[Stored data]
#####

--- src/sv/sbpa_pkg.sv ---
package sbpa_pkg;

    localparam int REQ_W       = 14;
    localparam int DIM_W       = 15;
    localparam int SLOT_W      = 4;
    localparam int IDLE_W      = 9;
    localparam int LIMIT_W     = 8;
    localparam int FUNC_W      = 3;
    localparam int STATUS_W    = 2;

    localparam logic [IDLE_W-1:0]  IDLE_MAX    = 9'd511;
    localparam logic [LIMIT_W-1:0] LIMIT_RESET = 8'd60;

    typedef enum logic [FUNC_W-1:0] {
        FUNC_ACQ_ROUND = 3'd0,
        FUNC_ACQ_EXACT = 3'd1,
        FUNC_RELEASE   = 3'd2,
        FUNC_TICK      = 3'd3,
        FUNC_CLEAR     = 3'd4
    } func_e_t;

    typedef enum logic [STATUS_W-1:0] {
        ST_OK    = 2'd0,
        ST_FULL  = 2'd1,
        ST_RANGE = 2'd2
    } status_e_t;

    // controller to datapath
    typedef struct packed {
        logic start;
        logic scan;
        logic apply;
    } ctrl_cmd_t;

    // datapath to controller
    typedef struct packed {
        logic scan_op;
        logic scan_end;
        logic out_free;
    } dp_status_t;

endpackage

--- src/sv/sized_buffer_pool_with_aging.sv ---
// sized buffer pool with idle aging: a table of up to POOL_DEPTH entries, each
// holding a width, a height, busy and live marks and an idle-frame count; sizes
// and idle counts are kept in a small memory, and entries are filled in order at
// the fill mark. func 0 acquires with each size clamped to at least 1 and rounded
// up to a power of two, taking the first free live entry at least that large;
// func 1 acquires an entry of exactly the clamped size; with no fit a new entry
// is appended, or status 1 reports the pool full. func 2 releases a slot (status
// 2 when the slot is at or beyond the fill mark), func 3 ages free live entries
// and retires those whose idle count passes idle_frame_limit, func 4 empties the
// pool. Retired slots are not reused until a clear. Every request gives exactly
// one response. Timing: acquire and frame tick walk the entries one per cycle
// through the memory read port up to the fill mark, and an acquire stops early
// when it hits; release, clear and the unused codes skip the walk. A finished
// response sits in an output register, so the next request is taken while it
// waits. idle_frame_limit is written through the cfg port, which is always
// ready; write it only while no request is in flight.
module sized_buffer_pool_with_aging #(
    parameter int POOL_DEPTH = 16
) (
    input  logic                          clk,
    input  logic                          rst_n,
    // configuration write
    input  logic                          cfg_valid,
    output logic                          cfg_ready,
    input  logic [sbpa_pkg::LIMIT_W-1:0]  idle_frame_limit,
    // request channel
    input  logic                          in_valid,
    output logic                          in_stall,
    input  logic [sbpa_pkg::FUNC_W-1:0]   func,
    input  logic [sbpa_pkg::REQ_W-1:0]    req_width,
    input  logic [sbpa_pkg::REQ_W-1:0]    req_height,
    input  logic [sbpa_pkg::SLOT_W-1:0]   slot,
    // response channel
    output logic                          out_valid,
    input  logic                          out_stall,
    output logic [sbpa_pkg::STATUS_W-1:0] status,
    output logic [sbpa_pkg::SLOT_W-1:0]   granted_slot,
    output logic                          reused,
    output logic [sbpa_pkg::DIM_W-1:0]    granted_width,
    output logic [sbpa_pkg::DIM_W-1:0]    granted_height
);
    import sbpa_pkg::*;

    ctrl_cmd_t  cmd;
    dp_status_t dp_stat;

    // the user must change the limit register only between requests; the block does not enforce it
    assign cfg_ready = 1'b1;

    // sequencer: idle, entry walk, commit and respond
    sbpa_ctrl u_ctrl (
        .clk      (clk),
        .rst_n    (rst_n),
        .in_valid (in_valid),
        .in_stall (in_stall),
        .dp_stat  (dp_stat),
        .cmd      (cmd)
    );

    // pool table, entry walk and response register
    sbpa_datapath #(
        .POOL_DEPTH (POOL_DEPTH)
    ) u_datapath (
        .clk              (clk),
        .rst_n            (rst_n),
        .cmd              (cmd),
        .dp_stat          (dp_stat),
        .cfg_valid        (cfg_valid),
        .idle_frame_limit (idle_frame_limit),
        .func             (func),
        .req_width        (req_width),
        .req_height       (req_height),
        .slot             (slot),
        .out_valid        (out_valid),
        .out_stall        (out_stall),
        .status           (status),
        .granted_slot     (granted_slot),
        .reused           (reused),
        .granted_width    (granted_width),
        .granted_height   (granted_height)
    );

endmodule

#####

[Brief]: Your task is to retype all of the lines above exactly.

[Task answer]:
--- src/sv/sbpa_pkg.sv ---
package sbpa_pkg;

    localparam int REQ_W       = 14;
    localparam int DIM_W       = 15;
    localparam int SLOT_W      = 4;
    localparam int IDLE_W      = 9;
    localparam int LIMIT_W     = 8;
    localparam int FUNC_W      = 3;
    localparam int STATUS_W    = 2;

    localparam logic [IDLE_W-1:0]  IDLE_MAX    = 9'd511;
    localparam logic [LIMIT_W-1:0] LIMIT_RESET = 8'd60;

    typedef enum logic [FUNC_W-1:0] {
        FUNC_ACQ_ROUND = 3'd0,
        FUNC_ACQ_EXACT = 3'd1,
        FUNC_RELEASE   = 3'd2,
        FUNC_TICK      = 3'd3,
        FUNC_CLEAR     = 3'd4
    } func_e_t;

    typedef enum logic [STATUS_W-1:0] {
        ST_OK    = 2'd0,
        ST_FULL  = 2'd1,
        ST_RANGE = 2'd2
    } status_e_t;

    // controller to datapath
    typedef struct packed {
        logic start;
        logic scan;
        logic apply;
    } ctrl_cmd_t;

    // datapath to controller
    typedef struct packed {
        logic scan_op;
        logic scan_end;
        logic out_free;
    } dp_status_t;

endpackage

--- src/sv/sized_buffer_pool_with_aging.sv ---
// sized buffer pool with idle aging: a table of up to POOL_DEPTH entries, each
// holding a width, a height, busy and live marks and an idle-frame count; sizes
// and idle counts are kept in a small memory, and entries are filled in order at
// the fill mark. func 0 acquires with each size clamped to at least 1 and rounded
// up to a power of two, taking the first free live entry at least that large;
// func 1 acquires an entry of exactly the clamped size; with no fit a new entry
// is appended, or status 1 reports the pool full. func 2 releases a slot (status
// 2 when the slot is at or beyond the fill mark), func 3 ages free live entries
// and retires those whose idle count passes idle_frame_limit, func 4 empties the
// pool. Retired slots are not reused until a clear. Every request gives exactly
// one response. Timing: acquire and frame tick walk the entries one per cycle
// through the memory read port up to the fill mark, and an acquire stops early
// when it hits; release, clear and the unused codes skip the walk. A finished
// response sits in an output register, so the next request is taken while it
// waits. idle_frame_limit is written through the cfg port, which is always
// ready; write it only while no request is in flight.
module sized_buffer_pool_with_aging #(
    parameter int POOL_DEPTH = 16
) (
    input  logic                          clk,
    input  logic                          rst_n,
    // configuration write
    input  logic                          cfg_valid,
    output logic                          cfg_ready,
    input  logic [sbpa_pkg::LIMIT_W-1:0]  idle_frame_limit,
    // request channel
    input  logic                          in_valid,
    output logic                          in_stall,
    input  logic [sbpa_pkg::FUNC_W-1:0]   func,
    input  logic [sbpa_pkg::REQ_W-1:0]    req_width,
    input  logic [sbpa_pkg::REQ_W-1:0]    req_height,
    input  logic [sbpa_pkg::SLOT_W-1:0]   slot,
    // response channel
    output logic                          out_valid,
    input  logic                          out_stall,
    output logic [sbpa_pkg::STATUS_W-1:0] status,
    output logic [sbpa_pkg::SLOT_W-1:0]   granted_slot,
    output logic                          reused,
    output logic [sbpa_pkg::DIM_W-1:0]    granted_width,
    output logic [sbpa_pkg::DIM_W-1:0]    granted_height
);
    import sbpa_pkg::*;

    ctrl_cmd_t  cmd;
    dp_status_t dp_stat;

    // the user must change the limit register only between requests; the block does not enforce it
    assign cfg_ready = 1'b1;

    // sequencer: idle, entry walk, commit and respond
    sbpa_ctrl u_ctrl (
        .clk      (clk),
        .rst_n    (rst_n),
        .in_valid (in_valid),
        .in_stall (in_stall),
        .dp_stat  (dp_stat),
        .cmd      (cmd)
    );

    // pool table, entry walk and response register
    sbpa_datapath #(
        .POOL_DEPTH (POOL_DEPTH)
    ) u_datapath (
        .clk              (clk),
        .rst_n            (rst_n),
        .cmd              (cmd),
        .dp_stat          (dp_stat),
        .cfg_valid        (cfg_valid),
        .idle_frame_limit (idle_frame_limit),
        .func             (func),
        .req_width        (req_width),
        .req_height       (req_height),
        .slot             (slot),
        .out_valid        (out_valid),
        .out_stall        (out_stall),
        .status           (status),
        .granted_slot     (granted_slot),
        .reused           (reused),
        .granted_width    (granted_width),
        .granted_height   (granted_height)
    );

endmodule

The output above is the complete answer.